Activity: When you reach the line containing "worst hold margin = 0.4408 ns" in the records below, start copying exactly, and stop once you have copied the line containing "after the start".

▬▬▬▬▬▬

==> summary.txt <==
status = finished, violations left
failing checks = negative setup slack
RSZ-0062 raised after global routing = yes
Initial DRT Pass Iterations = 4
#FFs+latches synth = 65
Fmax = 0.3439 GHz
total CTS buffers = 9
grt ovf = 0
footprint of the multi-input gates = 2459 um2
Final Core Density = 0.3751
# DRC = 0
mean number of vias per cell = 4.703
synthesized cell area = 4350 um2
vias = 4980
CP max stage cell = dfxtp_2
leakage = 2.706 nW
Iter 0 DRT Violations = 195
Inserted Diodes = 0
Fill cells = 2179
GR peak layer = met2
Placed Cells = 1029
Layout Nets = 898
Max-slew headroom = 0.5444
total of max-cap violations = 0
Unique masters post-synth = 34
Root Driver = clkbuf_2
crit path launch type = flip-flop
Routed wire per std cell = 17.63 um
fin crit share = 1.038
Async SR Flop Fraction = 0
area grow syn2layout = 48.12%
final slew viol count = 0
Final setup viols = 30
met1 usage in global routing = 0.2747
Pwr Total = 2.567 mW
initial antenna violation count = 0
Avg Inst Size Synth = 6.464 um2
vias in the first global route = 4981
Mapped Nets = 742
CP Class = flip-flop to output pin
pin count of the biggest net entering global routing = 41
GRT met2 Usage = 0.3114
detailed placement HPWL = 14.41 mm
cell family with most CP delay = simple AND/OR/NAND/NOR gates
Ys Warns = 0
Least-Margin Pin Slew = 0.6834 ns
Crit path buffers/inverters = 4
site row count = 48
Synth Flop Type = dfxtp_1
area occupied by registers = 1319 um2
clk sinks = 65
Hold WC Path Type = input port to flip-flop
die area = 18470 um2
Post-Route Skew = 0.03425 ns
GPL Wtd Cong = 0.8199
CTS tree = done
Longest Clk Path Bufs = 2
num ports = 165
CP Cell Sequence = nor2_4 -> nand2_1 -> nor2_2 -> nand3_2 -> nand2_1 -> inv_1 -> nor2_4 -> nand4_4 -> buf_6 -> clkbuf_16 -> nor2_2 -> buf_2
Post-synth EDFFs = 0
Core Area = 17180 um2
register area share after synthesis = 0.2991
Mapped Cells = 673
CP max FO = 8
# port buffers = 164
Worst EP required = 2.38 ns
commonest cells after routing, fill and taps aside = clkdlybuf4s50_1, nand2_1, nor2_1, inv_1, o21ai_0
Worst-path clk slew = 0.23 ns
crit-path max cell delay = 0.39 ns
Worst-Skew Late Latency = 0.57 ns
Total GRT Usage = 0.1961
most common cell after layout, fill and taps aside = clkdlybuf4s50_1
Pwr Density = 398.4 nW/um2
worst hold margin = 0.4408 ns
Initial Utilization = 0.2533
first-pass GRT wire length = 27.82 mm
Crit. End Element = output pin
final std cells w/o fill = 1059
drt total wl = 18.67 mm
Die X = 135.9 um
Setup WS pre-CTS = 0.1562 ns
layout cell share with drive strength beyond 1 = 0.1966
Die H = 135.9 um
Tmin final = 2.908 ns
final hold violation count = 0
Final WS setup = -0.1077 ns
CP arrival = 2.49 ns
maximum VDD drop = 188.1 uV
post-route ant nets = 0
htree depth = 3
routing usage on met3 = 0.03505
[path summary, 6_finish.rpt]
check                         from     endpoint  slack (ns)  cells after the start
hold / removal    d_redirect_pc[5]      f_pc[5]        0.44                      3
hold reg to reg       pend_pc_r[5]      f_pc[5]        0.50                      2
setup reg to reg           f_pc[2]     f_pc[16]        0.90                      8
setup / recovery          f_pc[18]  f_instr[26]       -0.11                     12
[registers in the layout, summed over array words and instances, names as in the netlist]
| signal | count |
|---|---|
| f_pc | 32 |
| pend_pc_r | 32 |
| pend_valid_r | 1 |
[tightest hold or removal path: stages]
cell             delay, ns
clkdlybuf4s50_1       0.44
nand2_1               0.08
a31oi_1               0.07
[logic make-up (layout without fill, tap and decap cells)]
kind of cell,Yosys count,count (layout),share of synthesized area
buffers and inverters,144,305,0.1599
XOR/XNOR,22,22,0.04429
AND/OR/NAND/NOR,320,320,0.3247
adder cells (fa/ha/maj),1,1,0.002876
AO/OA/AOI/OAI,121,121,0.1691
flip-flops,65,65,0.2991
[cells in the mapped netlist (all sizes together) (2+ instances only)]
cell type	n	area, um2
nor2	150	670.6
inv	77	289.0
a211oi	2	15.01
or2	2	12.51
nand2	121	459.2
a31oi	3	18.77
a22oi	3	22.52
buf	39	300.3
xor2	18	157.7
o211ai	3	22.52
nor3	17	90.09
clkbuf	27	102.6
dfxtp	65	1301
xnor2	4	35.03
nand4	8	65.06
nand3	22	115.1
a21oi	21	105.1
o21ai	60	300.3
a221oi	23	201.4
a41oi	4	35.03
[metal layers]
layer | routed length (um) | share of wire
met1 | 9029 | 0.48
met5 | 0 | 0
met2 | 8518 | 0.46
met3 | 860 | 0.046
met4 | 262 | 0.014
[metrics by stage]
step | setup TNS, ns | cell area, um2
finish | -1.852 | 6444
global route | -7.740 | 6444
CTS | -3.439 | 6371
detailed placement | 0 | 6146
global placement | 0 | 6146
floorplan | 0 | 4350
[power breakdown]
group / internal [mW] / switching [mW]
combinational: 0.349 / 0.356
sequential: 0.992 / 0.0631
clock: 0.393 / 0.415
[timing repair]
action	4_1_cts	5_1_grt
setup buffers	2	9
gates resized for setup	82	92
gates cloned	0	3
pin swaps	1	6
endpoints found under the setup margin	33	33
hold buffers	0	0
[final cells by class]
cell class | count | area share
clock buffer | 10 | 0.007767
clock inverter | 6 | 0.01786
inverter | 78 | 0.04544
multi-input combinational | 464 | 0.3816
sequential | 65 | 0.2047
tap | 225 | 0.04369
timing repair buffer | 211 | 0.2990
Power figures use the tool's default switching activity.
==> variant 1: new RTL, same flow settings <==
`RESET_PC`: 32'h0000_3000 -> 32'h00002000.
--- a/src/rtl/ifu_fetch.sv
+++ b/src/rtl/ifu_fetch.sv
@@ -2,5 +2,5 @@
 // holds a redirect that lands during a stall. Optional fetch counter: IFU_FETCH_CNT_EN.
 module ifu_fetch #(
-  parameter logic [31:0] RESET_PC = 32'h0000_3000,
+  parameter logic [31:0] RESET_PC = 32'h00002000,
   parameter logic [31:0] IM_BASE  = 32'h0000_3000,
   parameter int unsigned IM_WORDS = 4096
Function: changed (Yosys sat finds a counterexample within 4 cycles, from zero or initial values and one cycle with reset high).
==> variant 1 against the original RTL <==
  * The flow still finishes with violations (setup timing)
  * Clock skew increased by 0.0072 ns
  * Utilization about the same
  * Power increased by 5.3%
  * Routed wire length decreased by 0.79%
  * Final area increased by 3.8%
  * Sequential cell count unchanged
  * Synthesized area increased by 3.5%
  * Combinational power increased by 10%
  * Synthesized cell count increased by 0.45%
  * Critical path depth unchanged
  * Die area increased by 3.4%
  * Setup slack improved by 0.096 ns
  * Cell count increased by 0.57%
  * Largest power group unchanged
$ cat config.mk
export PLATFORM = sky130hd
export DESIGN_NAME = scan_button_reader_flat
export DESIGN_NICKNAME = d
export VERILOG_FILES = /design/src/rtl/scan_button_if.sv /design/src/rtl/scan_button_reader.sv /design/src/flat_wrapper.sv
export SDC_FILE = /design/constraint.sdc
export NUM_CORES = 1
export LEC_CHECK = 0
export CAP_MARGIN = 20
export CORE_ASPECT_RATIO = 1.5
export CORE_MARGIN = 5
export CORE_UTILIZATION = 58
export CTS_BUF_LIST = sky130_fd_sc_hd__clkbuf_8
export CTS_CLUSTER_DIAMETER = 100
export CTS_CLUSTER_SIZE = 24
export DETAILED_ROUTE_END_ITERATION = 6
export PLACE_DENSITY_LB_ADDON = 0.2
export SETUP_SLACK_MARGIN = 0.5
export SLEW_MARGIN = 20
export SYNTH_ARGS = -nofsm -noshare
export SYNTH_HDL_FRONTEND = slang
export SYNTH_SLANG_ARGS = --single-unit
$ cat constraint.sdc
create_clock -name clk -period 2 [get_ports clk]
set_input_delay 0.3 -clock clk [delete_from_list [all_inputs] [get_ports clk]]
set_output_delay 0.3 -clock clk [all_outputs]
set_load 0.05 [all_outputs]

▬▬▬▬▬▬

Response area:
worst hold margin = 0.4408 ns
Initial Utilization = 0.2533
first-pass GRT wire length = 27.82 mm
Crit. End Element = output pin
final std cells w/o fill = 1059
drt total wl = 18.67 mm
Die X = 135.9 um
Setup WS pre-CTS = 0.1562 ns
layout cell share with drive strength beyond 1 = 0.1966
Die H = 135.9 um
Tmin final = 2.908 ns
final hold violation count = 0
Final WS setup = -0.1077 ns
CP arrival = 2.49 ns
maximum VDD drop = 188.1 uV
post-route ant nets = 0
htree depth = 3
routing usage on met3 = 0.03505
[path summary, 6_finish.rpt]
check                         from     endpoint  slack (ns)  cells after the start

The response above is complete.